**DATASET EXTRACT**
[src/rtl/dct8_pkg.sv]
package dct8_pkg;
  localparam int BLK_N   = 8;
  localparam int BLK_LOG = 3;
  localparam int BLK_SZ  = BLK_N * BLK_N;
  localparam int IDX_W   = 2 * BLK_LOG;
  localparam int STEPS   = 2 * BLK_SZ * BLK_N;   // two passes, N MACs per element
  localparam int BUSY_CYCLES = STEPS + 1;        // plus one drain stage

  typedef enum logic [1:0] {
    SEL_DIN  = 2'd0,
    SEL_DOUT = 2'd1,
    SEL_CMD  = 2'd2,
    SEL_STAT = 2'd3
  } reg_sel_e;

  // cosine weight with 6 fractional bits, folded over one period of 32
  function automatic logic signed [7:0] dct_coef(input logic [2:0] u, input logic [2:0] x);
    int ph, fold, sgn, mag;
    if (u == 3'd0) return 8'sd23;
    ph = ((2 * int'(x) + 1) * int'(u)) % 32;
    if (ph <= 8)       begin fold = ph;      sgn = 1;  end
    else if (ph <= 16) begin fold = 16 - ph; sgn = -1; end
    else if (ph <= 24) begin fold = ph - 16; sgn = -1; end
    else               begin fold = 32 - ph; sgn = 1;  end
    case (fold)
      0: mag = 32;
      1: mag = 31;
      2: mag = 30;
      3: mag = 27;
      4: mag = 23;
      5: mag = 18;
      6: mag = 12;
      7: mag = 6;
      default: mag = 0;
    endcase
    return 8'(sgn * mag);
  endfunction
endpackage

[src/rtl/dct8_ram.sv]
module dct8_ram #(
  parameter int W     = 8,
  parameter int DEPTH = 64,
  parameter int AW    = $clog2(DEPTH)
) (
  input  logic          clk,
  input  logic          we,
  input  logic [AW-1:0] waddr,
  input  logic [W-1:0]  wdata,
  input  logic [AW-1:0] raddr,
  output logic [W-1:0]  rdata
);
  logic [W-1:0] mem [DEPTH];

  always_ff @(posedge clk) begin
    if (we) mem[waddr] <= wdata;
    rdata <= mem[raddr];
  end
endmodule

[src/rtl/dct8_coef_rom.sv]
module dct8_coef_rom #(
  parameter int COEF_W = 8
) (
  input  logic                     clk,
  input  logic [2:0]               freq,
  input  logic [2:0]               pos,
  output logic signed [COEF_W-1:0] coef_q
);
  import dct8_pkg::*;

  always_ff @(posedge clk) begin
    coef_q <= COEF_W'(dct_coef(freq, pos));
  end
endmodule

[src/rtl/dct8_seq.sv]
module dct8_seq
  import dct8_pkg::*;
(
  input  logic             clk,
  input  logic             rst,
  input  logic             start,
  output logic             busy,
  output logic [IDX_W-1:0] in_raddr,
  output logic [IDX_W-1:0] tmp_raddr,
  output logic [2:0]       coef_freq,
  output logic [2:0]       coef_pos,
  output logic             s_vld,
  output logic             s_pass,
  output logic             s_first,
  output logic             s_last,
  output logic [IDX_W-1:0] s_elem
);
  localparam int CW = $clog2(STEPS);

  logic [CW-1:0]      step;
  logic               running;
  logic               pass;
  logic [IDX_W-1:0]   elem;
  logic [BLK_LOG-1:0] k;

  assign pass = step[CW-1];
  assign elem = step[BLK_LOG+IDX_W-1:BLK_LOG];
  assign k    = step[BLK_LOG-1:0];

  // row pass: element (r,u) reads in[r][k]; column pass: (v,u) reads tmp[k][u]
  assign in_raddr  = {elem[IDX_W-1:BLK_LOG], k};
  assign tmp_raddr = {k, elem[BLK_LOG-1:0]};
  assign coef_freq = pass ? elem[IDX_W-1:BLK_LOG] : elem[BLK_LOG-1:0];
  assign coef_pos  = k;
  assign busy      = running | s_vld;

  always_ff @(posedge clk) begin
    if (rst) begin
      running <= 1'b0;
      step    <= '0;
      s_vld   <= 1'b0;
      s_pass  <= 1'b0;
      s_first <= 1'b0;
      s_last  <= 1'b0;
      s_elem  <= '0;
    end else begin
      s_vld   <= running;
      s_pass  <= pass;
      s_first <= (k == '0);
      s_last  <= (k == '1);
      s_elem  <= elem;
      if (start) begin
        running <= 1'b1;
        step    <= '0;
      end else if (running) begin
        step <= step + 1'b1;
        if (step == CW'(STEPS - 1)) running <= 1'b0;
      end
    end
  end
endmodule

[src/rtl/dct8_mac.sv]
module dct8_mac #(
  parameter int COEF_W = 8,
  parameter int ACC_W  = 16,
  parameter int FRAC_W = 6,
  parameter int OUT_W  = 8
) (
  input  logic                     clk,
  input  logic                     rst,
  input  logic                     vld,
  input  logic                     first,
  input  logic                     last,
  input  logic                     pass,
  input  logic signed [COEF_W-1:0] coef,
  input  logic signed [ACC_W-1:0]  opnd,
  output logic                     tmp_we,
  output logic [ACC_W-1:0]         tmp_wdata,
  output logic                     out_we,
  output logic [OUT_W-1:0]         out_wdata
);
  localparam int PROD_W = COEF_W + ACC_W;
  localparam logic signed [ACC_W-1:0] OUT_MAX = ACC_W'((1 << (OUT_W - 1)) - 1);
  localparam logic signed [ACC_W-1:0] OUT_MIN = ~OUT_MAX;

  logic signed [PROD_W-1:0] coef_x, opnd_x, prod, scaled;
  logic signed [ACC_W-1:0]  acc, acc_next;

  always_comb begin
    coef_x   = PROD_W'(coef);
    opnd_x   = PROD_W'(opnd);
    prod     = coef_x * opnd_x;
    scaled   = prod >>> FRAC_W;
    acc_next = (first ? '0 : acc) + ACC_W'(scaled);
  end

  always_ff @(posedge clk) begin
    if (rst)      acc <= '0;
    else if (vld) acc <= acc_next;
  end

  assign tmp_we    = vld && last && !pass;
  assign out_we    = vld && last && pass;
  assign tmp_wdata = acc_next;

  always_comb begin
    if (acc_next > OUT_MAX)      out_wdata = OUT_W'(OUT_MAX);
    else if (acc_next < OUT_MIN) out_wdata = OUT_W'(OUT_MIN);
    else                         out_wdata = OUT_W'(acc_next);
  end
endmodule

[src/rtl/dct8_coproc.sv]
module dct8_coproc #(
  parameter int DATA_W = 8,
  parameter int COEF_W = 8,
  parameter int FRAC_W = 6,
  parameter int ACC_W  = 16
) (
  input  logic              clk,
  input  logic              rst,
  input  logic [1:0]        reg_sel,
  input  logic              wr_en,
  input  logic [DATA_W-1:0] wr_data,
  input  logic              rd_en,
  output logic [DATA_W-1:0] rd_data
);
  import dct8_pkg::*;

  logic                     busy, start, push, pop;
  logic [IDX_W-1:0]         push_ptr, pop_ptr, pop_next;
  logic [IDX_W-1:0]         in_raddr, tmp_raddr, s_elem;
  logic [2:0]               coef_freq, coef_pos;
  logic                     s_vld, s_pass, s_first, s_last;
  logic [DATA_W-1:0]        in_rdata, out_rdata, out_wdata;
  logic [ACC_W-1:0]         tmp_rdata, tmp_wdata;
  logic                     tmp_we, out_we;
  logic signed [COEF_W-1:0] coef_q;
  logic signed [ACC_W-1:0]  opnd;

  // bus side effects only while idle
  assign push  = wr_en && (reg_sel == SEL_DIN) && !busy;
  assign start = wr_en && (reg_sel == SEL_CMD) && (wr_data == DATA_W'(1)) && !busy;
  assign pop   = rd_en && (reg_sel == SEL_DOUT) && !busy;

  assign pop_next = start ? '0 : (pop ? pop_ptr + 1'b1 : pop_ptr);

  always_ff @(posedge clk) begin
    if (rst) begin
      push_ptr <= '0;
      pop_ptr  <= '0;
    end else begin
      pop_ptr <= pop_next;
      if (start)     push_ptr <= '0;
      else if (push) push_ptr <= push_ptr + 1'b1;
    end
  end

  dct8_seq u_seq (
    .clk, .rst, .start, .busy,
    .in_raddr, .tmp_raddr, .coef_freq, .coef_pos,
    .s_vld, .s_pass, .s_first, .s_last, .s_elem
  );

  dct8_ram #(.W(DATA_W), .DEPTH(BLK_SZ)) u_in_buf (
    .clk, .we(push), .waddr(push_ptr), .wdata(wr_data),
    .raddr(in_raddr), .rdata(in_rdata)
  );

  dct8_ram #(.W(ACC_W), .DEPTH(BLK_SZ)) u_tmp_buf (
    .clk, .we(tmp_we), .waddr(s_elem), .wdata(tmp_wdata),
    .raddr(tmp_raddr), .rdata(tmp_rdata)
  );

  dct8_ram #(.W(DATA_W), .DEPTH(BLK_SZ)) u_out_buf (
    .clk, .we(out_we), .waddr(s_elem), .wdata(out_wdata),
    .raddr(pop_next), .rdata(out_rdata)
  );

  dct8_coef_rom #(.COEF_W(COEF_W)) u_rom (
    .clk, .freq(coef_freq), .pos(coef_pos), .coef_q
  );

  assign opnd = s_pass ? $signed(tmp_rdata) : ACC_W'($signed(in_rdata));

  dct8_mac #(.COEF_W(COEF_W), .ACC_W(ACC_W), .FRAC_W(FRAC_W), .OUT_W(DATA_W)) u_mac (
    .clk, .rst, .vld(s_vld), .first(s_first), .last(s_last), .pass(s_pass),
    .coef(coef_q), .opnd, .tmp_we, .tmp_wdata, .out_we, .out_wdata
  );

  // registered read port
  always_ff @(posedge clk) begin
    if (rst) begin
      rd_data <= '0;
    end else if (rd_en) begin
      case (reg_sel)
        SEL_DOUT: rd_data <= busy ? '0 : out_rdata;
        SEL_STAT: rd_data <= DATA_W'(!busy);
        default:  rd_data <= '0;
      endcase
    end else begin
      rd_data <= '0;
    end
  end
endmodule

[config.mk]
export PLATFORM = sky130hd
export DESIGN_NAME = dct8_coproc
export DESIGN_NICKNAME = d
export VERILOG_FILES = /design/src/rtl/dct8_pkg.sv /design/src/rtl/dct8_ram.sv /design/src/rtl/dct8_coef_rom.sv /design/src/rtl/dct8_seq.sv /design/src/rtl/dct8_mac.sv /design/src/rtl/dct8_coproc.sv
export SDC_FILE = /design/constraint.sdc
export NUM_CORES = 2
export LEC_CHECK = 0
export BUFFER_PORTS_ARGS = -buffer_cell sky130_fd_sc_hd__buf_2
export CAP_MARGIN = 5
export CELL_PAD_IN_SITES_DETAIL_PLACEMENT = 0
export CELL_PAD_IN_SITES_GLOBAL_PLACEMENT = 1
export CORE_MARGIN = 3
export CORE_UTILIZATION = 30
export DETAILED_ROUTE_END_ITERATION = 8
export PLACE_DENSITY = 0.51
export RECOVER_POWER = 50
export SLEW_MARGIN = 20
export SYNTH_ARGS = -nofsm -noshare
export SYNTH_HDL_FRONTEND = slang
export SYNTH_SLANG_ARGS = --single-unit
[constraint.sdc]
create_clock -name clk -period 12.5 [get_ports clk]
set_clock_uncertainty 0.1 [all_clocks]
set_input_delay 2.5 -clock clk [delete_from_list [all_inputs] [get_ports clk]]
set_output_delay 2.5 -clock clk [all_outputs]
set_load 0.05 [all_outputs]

**TASK TO COMPLETE**
Copy out the lines of the records above in which the string "running" appears.

**ANSWER FOR THE TASK**
  logic               running;
  assign busy      = running | s_vld;
      running <= 1'b0;
      s_vld   <= running;
        running <= 1'b1;
      end else if (running) begin
        if (step == CW'(STEPS - 1)) running <= 1'b0;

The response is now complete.